[Your objective] Track down each line below containing the string "mapped" and copy it.
=== Provided data ===
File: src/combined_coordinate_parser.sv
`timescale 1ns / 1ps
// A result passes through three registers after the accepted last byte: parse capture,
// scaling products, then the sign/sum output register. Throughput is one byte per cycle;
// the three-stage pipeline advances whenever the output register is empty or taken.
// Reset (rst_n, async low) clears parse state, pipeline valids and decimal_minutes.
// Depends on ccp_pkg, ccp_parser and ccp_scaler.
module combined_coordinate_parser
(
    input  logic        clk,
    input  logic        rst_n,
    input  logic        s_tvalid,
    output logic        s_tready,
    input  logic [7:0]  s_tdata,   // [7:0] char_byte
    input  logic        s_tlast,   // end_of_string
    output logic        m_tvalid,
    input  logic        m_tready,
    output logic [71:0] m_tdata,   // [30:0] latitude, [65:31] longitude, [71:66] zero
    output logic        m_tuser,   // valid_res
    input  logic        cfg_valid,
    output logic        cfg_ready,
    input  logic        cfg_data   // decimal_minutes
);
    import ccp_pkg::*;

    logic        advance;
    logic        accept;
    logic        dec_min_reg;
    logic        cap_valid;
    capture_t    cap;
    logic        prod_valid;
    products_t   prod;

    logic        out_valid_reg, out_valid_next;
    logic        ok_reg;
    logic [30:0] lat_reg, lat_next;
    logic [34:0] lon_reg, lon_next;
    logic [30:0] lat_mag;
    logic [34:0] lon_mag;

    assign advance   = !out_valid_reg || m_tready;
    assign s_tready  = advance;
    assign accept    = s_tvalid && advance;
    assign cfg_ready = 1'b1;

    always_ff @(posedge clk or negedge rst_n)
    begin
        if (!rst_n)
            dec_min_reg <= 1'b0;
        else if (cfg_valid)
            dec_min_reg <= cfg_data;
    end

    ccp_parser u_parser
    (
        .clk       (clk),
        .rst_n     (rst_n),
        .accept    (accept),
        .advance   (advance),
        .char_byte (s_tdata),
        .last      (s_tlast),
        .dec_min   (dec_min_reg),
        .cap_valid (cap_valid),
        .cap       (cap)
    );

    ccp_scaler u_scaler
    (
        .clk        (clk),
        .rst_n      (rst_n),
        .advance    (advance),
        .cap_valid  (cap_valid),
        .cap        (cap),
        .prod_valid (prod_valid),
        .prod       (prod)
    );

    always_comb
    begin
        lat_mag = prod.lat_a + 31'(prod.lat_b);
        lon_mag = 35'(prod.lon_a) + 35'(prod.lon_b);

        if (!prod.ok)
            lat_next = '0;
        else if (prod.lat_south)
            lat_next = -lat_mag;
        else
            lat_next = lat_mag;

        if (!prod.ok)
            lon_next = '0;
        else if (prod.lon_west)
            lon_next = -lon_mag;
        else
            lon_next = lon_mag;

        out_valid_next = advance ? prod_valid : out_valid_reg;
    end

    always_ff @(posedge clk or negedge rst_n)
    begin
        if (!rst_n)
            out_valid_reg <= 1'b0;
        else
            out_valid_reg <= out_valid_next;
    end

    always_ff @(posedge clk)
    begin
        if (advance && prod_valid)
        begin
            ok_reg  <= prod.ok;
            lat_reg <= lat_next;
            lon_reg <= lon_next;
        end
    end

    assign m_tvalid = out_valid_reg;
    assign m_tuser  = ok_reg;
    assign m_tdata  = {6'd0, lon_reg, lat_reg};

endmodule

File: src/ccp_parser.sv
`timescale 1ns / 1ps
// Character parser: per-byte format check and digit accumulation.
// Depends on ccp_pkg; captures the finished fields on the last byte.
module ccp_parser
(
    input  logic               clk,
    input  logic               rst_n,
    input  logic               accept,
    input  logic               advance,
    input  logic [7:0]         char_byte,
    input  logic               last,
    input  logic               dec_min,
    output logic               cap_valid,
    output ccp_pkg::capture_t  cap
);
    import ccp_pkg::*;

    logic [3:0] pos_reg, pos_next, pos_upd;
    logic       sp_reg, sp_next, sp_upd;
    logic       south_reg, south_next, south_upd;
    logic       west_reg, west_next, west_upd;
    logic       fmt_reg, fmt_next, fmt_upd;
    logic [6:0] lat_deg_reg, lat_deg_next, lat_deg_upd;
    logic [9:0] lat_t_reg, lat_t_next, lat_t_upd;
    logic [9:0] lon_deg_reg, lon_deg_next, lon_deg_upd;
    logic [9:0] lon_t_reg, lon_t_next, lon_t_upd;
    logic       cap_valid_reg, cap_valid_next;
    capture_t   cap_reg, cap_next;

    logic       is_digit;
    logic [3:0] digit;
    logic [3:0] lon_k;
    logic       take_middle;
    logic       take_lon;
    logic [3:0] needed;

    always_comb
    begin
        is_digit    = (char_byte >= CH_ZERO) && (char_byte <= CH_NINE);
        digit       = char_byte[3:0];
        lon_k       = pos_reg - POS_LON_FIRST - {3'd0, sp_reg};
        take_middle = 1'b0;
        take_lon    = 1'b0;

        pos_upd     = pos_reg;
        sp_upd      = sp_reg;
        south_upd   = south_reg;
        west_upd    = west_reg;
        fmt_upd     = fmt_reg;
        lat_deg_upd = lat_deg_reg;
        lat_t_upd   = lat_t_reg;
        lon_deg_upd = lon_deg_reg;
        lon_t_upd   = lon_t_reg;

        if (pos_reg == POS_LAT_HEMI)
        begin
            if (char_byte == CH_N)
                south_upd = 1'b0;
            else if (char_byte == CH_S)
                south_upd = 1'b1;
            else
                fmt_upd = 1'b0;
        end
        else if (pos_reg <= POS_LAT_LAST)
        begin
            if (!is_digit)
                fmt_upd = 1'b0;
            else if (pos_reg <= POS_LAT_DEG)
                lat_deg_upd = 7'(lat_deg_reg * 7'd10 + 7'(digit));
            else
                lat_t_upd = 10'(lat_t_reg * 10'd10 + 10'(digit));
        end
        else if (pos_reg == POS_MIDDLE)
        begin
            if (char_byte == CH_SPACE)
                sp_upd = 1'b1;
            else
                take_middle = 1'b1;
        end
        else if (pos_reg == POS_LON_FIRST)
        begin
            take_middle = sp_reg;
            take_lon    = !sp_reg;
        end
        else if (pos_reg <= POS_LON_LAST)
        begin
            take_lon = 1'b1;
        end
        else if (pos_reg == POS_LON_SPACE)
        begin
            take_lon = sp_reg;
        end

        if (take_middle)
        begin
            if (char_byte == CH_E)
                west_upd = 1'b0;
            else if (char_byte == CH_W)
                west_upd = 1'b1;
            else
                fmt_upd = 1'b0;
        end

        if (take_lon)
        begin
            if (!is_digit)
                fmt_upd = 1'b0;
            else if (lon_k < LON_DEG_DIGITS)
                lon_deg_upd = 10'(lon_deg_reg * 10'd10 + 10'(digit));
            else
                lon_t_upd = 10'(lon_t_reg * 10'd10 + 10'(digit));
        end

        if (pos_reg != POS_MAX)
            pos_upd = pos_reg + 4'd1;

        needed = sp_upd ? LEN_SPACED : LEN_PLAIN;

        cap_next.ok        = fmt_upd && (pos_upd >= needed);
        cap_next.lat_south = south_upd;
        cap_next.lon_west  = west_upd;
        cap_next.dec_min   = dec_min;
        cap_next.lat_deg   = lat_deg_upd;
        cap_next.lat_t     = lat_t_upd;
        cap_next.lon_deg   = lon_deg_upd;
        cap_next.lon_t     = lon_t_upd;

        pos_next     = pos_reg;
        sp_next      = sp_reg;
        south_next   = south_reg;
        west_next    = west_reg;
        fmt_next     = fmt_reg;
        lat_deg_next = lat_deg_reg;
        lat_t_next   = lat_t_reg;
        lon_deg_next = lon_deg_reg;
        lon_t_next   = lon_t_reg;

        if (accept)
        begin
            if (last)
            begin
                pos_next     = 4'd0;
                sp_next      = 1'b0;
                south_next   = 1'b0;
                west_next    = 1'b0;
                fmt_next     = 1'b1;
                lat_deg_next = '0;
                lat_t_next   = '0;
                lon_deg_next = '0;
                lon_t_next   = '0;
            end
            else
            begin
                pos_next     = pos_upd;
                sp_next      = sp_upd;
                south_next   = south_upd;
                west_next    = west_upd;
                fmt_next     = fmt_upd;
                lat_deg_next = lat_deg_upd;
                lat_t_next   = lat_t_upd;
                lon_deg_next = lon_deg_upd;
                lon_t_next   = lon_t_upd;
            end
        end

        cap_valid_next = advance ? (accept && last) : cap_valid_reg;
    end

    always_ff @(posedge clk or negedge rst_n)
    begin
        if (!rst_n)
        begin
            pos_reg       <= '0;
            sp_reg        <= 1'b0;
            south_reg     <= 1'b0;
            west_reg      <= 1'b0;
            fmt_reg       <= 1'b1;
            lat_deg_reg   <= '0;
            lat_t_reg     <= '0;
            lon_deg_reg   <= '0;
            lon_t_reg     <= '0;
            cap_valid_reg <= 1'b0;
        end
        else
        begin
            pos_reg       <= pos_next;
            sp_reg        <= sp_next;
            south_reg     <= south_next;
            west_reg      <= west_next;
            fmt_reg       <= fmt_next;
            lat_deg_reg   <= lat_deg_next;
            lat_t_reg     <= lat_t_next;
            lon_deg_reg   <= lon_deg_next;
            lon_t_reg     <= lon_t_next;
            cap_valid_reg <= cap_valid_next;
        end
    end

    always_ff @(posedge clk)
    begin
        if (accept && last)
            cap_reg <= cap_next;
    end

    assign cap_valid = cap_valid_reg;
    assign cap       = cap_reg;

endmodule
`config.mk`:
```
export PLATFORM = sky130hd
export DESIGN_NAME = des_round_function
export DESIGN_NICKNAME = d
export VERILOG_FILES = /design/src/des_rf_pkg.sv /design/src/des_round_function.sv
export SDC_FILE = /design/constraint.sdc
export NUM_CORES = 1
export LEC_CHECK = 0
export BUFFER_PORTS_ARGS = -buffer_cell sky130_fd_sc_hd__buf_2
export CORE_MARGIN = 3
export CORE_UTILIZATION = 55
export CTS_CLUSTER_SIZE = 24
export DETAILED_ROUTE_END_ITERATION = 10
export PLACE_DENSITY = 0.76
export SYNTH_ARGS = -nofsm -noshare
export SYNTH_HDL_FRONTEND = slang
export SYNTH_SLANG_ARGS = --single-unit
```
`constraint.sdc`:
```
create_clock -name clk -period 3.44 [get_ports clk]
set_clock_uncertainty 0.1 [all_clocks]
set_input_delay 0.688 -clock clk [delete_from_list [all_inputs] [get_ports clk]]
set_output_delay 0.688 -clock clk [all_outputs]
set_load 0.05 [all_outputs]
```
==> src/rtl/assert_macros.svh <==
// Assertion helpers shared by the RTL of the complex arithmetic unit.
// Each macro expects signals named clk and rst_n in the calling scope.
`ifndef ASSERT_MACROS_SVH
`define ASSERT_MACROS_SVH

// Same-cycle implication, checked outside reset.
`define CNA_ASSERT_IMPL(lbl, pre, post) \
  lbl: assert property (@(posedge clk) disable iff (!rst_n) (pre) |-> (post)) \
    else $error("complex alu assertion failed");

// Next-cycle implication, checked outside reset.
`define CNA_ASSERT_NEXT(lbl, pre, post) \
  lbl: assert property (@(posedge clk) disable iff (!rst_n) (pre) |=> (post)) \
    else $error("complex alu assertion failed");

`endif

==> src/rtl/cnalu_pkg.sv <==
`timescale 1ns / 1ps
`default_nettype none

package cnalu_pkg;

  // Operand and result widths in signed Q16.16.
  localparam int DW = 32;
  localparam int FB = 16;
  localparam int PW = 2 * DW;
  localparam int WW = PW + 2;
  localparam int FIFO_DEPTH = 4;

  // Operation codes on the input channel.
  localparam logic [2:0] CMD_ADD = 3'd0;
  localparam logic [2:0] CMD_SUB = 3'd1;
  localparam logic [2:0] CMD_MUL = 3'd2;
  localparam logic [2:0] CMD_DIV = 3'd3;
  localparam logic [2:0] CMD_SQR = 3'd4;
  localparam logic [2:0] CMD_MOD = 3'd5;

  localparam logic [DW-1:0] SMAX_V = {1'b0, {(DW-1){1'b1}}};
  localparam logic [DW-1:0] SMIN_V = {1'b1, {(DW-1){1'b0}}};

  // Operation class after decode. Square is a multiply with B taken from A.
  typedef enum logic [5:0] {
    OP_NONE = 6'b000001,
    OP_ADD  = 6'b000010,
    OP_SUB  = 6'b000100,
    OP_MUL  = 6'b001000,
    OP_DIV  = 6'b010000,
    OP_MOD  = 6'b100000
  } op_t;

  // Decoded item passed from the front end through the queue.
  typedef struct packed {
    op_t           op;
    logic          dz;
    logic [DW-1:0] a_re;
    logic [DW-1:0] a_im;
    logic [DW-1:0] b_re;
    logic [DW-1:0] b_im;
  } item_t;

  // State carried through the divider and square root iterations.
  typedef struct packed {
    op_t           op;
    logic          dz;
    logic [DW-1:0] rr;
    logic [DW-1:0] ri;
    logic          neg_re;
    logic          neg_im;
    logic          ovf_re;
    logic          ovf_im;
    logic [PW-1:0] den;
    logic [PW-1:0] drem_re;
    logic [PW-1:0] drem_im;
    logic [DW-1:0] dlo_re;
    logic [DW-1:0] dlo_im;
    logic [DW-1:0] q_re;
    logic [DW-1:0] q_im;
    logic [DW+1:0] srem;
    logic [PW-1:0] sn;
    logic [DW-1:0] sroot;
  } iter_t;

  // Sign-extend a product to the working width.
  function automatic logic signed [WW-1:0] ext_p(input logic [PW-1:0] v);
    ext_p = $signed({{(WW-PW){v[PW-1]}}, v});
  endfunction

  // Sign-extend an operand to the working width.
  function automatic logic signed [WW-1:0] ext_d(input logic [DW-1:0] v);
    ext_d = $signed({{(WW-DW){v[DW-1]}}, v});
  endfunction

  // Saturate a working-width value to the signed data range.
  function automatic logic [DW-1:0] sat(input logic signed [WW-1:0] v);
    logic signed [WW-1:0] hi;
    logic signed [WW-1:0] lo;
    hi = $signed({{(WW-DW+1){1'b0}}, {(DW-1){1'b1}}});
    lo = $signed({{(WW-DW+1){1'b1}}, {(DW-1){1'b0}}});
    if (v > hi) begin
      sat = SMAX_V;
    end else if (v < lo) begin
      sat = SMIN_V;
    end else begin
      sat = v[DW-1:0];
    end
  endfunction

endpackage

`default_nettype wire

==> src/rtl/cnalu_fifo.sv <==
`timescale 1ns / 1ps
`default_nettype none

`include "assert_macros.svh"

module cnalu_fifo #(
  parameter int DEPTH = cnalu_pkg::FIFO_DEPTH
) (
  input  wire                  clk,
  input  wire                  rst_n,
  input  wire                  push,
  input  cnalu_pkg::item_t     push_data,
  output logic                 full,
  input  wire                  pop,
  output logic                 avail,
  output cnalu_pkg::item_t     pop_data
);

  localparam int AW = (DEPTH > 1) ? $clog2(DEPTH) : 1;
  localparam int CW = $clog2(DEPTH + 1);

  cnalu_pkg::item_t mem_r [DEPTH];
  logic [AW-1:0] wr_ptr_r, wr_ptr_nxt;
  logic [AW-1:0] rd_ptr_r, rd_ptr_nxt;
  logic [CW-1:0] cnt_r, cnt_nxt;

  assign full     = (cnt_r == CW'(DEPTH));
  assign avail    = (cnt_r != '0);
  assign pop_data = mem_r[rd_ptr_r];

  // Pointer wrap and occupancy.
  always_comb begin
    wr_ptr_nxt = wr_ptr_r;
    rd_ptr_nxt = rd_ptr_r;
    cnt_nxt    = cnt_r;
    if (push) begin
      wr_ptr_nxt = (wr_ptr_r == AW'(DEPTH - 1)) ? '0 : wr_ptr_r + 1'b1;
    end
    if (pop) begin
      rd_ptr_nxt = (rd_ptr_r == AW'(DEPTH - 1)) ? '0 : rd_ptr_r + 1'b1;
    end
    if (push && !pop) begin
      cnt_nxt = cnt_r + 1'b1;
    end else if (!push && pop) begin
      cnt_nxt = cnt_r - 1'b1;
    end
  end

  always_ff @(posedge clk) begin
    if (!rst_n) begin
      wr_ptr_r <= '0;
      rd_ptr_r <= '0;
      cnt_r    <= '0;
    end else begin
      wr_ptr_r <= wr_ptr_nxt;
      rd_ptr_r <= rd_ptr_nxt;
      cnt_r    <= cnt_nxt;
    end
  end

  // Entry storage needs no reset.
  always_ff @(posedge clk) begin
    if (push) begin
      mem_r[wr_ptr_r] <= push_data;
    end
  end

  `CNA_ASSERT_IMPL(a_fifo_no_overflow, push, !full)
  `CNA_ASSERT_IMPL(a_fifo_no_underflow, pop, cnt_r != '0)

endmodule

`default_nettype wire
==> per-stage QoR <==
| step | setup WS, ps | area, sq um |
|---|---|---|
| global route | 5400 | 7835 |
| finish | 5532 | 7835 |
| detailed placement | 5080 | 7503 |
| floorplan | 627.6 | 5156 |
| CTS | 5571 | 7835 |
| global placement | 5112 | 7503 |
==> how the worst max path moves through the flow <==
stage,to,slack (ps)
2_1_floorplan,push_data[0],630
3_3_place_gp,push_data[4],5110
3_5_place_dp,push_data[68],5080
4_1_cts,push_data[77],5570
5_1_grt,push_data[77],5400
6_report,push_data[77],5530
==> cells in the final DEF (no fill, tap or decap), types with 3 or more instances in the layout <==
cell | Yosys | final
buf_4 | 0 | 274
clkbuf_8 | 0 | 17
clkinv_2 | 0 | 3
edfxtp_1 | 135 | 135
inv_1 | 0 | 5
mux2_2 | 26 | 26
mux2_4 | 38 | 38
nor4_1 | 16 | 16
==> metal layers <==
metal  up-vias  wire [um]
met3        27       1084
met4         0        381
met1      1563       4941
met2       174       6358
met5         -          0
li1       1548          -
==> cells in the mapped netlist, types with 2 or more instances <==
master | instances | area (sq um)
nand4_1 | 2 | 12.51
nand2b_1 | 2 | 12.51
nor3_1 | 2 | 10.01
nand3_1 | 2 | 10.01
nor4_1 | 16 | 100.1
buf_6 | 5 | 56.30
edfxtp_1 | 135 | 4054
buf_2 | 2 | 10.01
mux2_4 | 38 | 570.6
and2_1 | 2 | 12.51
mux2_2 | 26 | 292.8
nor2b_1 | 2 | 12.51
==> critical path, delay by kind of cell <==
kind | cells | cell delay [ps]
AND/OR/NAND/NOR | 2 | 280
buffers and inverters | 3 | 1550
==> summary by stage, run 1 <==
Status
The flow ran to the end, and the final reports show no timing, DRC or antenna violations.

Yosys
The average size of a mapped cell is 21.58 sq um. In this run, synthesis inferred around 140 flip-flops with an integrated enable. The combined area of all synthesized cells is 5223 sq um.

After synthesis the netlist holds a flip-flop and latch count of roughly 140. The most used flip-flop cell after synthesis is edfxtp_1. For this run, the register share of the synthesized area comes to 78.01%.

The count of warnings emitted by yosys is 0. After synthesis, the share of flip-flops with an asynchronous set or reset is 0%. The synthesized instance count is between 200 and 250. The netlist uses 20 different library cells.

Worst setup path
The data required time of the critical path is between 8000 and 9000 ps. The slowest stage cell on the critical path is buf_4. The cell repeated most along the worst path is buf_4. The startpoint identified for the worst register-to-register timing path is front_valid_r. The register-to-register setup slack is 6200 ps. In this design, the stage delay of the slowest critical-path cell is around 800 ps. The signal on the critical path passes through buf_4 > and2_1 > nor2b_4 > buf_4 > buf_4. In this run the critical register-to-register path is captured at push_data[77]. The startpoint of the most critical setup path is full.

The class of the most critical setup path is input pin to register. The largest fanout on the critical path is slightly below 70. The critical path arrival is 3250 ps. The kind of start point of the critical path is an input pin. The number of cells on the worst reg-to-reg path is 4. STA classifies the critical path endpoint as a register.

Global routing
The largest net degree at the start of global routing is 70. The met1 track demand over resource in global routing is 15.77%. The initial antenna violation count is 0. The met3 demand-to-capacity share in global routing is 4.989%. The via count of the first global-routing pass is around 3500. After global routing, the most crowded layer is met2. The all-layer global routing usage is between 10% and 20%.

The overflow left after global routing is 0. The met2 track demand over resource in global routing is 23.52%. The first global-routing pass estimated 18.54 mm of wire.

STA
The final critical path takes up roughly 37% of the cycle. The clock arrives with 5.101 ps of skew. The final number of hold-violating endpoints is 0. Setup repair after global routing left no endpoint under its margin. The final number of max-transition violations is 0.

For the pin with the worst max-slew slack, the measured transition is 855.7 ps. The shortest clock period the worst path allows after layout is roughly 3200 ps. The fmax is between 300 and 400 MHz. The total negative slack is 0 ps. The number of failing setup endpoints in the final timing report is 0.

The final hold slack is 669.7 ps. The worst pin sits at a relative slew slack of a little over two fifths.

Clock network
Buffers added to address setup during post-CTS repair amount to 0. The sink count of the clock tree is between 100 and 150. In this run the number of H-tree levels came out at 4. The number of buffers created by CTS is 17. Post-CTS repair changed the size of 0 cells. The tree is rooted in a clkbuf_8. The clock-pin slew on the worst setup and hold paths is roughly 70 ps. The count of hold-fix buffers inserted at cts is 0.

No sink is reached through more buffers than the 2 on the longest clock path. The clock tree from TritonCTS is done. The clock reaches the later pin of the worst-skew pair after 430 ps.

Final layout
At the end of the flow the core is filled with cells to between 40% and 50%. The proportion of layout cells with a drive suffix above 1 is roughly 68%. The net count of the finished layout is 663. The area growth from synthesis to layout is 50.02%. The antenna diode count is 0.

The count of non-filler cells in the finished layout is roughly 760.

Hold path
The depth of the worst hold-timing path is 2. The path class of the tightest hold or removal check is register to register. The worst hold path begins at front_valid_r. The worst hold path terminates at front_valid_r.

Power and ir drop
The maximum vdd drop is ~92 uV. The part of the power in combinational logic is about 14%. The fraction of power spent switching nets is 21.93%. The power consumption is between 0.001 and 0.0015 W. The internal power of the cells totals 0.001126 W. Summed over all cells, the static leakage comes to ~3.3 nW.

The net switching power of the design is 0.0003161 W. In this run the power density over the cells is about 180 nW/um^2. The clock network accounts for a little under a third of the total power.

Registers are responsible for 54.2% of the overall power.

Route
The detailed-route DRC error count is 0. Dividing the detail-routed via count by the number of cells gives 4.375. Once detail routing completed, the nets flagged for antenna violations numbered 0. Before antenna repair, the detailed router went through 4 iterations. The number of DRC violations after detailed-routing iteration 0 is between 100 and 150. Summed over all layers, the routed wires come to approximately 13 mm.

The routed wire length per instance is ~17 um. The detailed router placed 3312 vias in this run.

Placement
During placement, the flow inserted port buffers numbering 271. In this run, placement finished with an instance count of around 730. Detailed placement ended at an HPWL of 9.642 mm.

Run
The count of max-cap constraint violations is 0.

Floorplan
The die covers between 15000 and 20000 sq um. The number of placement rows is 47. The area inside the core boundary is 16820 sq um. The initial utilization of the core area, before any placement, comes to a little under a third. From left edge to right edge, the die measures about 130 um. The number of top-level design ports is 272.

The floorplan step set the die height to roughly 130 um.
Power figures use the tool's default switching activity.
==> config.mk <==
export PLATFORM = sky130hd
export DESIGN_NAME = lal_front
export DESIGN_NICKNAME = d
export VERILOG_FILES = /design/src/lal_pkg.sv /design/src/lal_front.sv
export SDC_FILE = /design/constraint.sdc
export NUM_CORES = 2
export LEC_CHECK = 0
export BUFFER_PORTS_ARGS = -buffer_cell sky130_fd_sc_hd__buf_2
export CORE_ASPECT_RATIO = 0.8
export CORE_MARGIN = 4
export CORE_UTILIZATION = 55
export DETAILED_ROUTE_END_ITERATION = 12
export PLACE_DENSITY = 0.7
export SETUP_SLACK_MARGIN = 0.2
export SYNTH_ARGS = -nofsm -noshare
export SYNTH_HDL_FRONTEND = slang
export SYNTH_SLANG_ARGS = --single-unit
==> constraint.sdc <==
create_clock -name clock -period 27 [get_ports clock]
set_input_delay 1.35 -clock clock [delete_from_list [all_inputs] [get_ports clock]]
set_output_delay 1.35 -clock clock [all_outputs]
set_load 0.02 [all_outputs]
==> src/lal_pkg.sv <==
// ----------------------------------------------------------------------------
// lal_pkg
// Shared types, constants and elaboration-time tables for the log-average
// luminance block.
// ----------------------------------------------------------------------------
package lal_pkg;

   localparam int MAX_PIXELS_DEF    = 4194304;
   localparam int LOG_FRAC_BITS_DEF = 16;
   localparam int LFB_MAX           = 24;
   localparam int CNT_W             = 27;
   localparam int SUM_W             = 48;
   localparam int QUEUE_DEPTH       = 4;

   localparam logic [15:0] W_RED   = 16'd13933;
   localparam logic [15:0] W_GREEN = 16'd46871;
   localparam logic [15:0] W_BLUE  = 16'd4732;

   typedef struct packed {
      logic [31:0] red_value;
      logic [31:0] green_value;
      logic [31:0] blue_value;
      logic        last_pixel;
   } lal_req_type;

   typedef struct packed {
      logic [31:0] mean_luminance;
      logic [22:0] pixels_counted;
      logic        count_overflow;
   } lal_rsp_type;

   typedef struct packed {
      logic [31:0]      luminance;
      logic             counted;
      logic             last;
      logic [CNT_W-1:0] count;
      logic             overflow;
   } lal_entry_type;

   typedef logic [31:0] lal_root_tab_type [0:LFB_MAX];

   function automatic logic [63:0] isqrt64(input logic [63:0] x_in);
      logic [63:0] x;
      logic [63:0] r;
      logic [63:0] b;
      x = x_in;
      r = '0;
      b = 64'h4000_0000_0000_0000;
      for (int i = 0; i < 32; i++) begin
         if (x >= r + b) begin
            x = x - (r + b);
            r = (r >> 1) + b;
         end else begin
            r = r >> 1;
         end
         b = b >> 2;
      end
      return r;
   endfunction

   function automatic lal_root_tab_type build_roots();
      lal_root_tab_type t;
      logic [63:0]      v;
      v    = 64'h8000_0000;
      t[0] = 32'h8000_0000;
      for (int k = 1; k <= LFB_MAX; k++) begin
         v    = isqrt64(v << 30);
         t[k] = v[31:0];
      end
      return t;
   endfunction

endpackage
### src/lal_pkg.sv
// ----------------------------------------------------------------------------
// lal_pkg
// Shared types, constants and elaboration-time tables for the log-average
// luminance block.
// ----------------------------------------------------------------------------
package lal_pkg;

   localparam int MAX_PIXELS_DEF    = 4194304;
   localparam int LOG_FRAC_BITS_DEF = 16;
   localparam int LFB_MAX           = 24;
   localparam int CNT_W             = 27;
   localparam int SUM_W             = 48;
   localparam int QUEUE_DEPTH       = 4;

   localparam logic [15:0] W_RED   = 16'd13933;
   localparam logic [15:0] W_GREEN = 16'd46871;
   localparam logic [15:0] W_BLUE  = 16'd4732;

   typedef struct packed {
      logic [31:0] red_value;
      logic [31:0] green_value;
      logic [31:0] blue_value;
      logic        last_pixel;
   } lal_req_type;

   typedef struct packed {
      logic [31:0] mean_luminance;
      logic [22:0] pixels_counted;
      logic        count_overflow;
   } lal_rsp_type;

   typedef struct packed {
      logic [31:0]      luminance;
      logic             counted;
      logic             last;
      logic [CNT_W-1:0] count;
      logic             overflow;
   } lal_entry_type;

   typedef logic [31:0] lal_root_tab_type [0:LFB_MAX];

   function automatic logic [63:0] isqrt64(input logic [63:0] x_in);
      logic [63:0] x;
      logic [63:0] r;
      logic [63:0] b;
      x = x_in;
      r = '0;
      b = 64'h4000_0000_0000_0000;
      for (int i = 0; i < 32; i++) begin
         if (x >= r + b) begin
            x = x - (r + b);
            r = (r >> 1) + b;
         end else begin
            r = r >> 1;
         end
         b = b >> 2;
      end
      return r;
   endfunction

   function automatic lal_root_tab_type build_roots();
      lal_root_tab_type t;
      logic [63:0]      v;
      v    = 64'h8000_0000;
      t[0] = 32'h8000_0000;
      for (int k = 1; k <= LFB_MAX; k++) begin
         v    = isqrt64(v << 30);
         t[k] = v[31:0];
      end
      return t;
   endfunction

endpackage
===
[Result of the task]
==> cells in the mapped netlist, types with 2 or more instances <==
The average size of a mapped cell is 21.58 sq um. In this run, synthesis inferred around 140 flip-flops with an integrated enable. The combined area of all synthesized cells is 5223 sq um.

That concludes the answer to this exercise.